Those things that bind us
One way and another it’s been a thought-provoking week. Even as we watch on our TV screens the horrors of the Ukraine war, my thoughts turn to my family and community. As my family is of Irish heritage, it is appropriate to publish my thoughts on this on St Patrick’s Day.
One of the triggers for my introspection was watching the film “Belfast” and another was a family funeral of a relative that died suddenly. The funeral in London was a few weeks ago.

Watching Kenneth Branagh’s wonderful film about the Troubles and about the strained relationships between the Catholic and Protestant communities reminded my husband about his childhood growing up in Northern Ireland. One of the first things he told me about all those years ago when I met him, was how he used to fight the Catholics (my tribe back then) on the way back from school, and how his family was a fiercely Protestant family in a Protestant part of Northern Ireland.
I explained to him at the time that my family was Catholic, in fact so Catholic that my father had trained to be a Catholic priest before he decided to leave, just before taking his final vows and then going to study drama (quite an alternative route).
Devout Dubliner
I also pointed out that my father’s mother – my grandmother – was from Dublin and went to Catholic mass every day, early each morning. This same grandmother had a shrine in her bedroom with a little kneeling stool on which to kneel to say prayers or the rosary, in front of the red votive lights that illuminated the Sacred Heart picture on her wall; and that there were religious pictures all over her small flat in Stockwell. In fact, there were religious pictures on every available wall space.

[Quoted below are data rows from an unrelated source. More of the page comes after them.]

`src/design/bac_pkg.sv`:
```
// Shared constants, types and control interface of the butterfly arbitrage checker.
`timescale 1ns / 1ps

package bac_pkg;

	localparam int DATA_WIDTH    = 32;
	localparam int FRACTION_BITS = 16;
	localparam int BV_WIDTH      = DATA_WIDTH + 2;
	localparam int PROD_WIDTH    = 2 * DATA_WIDTH;
	localparam int NUM_WIDTH     = PROD_WIDTH + 1;
	localparam int DIV_WIDTH     = DATA_WIDTH + 1;
	localparam int CNT_WIDTH     = $clog2(DATA_WIDTH);
	localparam int SEV_WIDTH     = 2;
	localparam int CFG_IDX_WIDTH = 1;

	// spacings equal when |h_l - h_r| * 2^-FRACTION_BITS < 1e-6
	localparam int EQ_LIMIT = ((1 << FRACTION_BITS) + 999999) / 1000000;

	localparam logic [CFG_IDX_WIDTH-1:0] REG_BASE_TOL = 1'b0;
	localparam logic [CFG_IDX_WIDTH-1:0] REG_MATURITY = 1'b1;

	localparam logic [SEV_WIDTH-1:0] SEV_MINOR    = 2'd0;
	localparam logic [SEV_WIDTH-1:0] SEV_MODERATE = 2'd1;
	localparam logic [SEV_WIDTH-1:0] SEV_SEVERE   = 2'd2;

	typedef enum logic [3:0] {
		ST_IDLE,
		ST_CHECK,
		ST_SPACE,
		ST_MUL1,
		ST_MUL2,
		ST_ADD,
		ST_DIV_INIT,
		ST_DIV,
		ST_QUOT,
		ST_COMPARE,
		ST_EMIT
	} bac_state_t;

	typedef struct packed {
		logic load;
		logic spacing;
		logic prep;
		logic mul1;
		logic mul2;
		logic add;
		logic div_init;
		logic div_step;
		logic quot;
		logic compare;
		logic emit;
	} bac_cmd_t;

	typedef struct packed {
		logic tri_ok;
		logic equal;
		logic div_last;
		logic viol;
	} bac_status_t;

endpackage

```
`src/design/bac_ctrl.sv`:
```
// Sequencer of the butterfly arbitrage checker: handshakes and datapath commands.
`timescale 1ns / 1ps

module bac_ctrl import bac_pkg::*; (
	input  logic        clk,
	input  logic        arst_n,
	input  logic        in_valid,
	output logic        in_ready,
	output logic        out_valid,
	input  logic        out_ready,
	input  bac_status_t status,
	output bac_cmd_t    cmd
);

	bac_state_t state_q, state_d;
	logic       out_valid_q;
	logic       emit_ok;

	assign emit_ok   = !out_valid_q || out_ready;
	assign in_ready  = (state_q == ST_IDLE);
	assign out_valid = out_valid_q;

	always_ff @(posedge clk or negedge arst_n) begin
		if (!arst_n) begin
			state_q     <= ST_IDLE;
			out_valid_q <= 1'b0;
		end else begin
			state_q <= state_d;
			if (cmd.emit) begin
				out_valid_q <= 1'b1;
			end else if (out_ready) begin
				out_valid_q <= 1'b0;
			end
		end
	end

	always_comb begin
		state_d = state_q;
		cmd     = '0;
		unique case (state_q)
			ST_IDLE: begin
				if (in_valid) begin
					cmd.load = 1'b1;
					state_d  = ST_CHECK;
				end
			end
			ST_CHECK: begin
				cmd.spacing = 1'b1;
				state_d     = status.tri_ok ? ST_SPACE : ST_IDLE;
			end
			ST_SPACE: begin
				cmd.prep = 1'b1;
				state_d  = status.equal ? ST_COMPARE : ST_MUL1;
			end
			ST_MUL1: begin
				cmd.mul1 = 1'b1;
				state_d  = ST_MUL2;
			end
			ST_MUL2: begin
				cmd.mul2 = 1'b1;
				state_d  = ST_ADD;
			end
			ST_ADD: begin
				cmd.add = 1'b1;
				state_d = ST_DIV_INIT;
			end
			ST_DIV_INIT: begin
				cmd.div_init = 1'b1;
				state_d      = ST_DIV;
			end
			ST_DIV: begin
				cmd.div_step = 1'b1;
				if (status.div_last) begin
					state_d = ST_QUOT;
				end
			end
			ST_QUOT: begin
				cmd.quot = 1'b1;
				state_d  = ST_COMPARE;
			end
			ST_COMPARE: begin
				cmd.compare = 1'b1;
				state_d     = status.viol ? ST_EMIT : ST_IDLE;
			end
			ST_EMIT: begin
				if (emit_ok) begin
					cmd.emit = 1'b1;
					state_d  = ST_IDLE;
				end
			end
			default: begin
				state_d = ST_IDLE;
			end
		endcase
	end

endmodule

```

I told him that I had been almost entirely educated in the Catholic education system, that many of my friends were Irish and that I had never given it a second thought. Why would I? Many of my parents’ friends from Manchester University, or from education, were also Irish. They had friends from many different places: one of the benefits of university society.
What can we learn from history?
When we had this conversation back in the mid-1970s, the IRA was actively bombing targets, including in England. I’m ashamed to admit that I didn’t know enough about Irish history, certainly nothing like I know now.
It didn’t seem to be readily available in England, although I’d heard many stories from my grandmother when I stayed in her Stockwell flat (at the time when I was studying in London) and I listened to her stories about the past as I sat in front of her gas fire.
As a couple who met back then, we came from very different backgrounds: he was a bright grammar school boy from a caring but uneducated working class background: he was the first person in his family to go to university. Whereas both my parents had been through university and further education and were working in education. We were expected to continue our education beyond our A-levels.
Marrying out
There was a lot of opposition to our marriage and my grandmother was heartbroken that I didn’t marry in a Catholic church, so neither she nor my great aunts came to the wedding. I was close to my grandmother, so I was upset. I thought that what she was doing was very wrong, but she was born in a different generation and in a politically different era so, although I was heartbroken, I tried to understand.
To be honest, it was not at all certain that my parents would come to our wedding – but they did. We seemed to be beset with obstacles from the start to be honest. I’m not even referring to all of them here.
Amor Vincit Omnia
That we made it thus far is probably a testament to our shared values and the same politics. Of course, like anyone in a long marriage we’ve had many bumps in the road.
Since 2010 (and much more so since the referendum) what we believe has marked us out into groups according to our core values. If what people believed wasn’t so important, this divide wouldn’t be so huge, or currently appear so insurmountable – although I very much hope that changes.
Longing for the truly good ol’ days
Attending the family funeral I mentioned earlier, listening to the eulogies of a good man with decent honest values, capturing those times with the music played, the memories shared, made me long for what we used to be.
Prior to 2010, we were a more inclusive country; back then, being from another country was exotic and interesting: these people gave us different stories and different recipes to try. In those times a homeless person on a pavement was a very rare sight (homelessness has increased since 2010 fourfold), and in those times there was a social structure to support those people who were ill, unemployed or homeless.
The fruits of inequality
Inequality fuels anger and hopelessness and many people have been justifiably very angry at the callous way they have been treated. That so many people have an attitude that “I’m alright Jack” is not a healthy way for any of us to think, because what does it make that person who thinks like that? Also, what damage does it do to society?
None of us are okay until all are okay. This is a maxim I believe. This was the prevailing attitude in the 1970s and it is something worth being nostalgic about. So, the funeral of a good man from the same era, represented by some music from that era – and a film about the (what seemed to be at the time) insurmountable obstacles we faced those years ago when we met, reaffirmed the importance of shared values – and of hoping desperately, against all the odds, for better times: times when we as a society, care more about each and every one of us. It also reaffirmed the importance of believing in something.
Harmony and compassion
As a famous Philosopher called Aristotle, said many thousands of years ago: “The whole is greater than the sum of its parts.”
The “parts” work better when they work harmoniously in a compassionate society.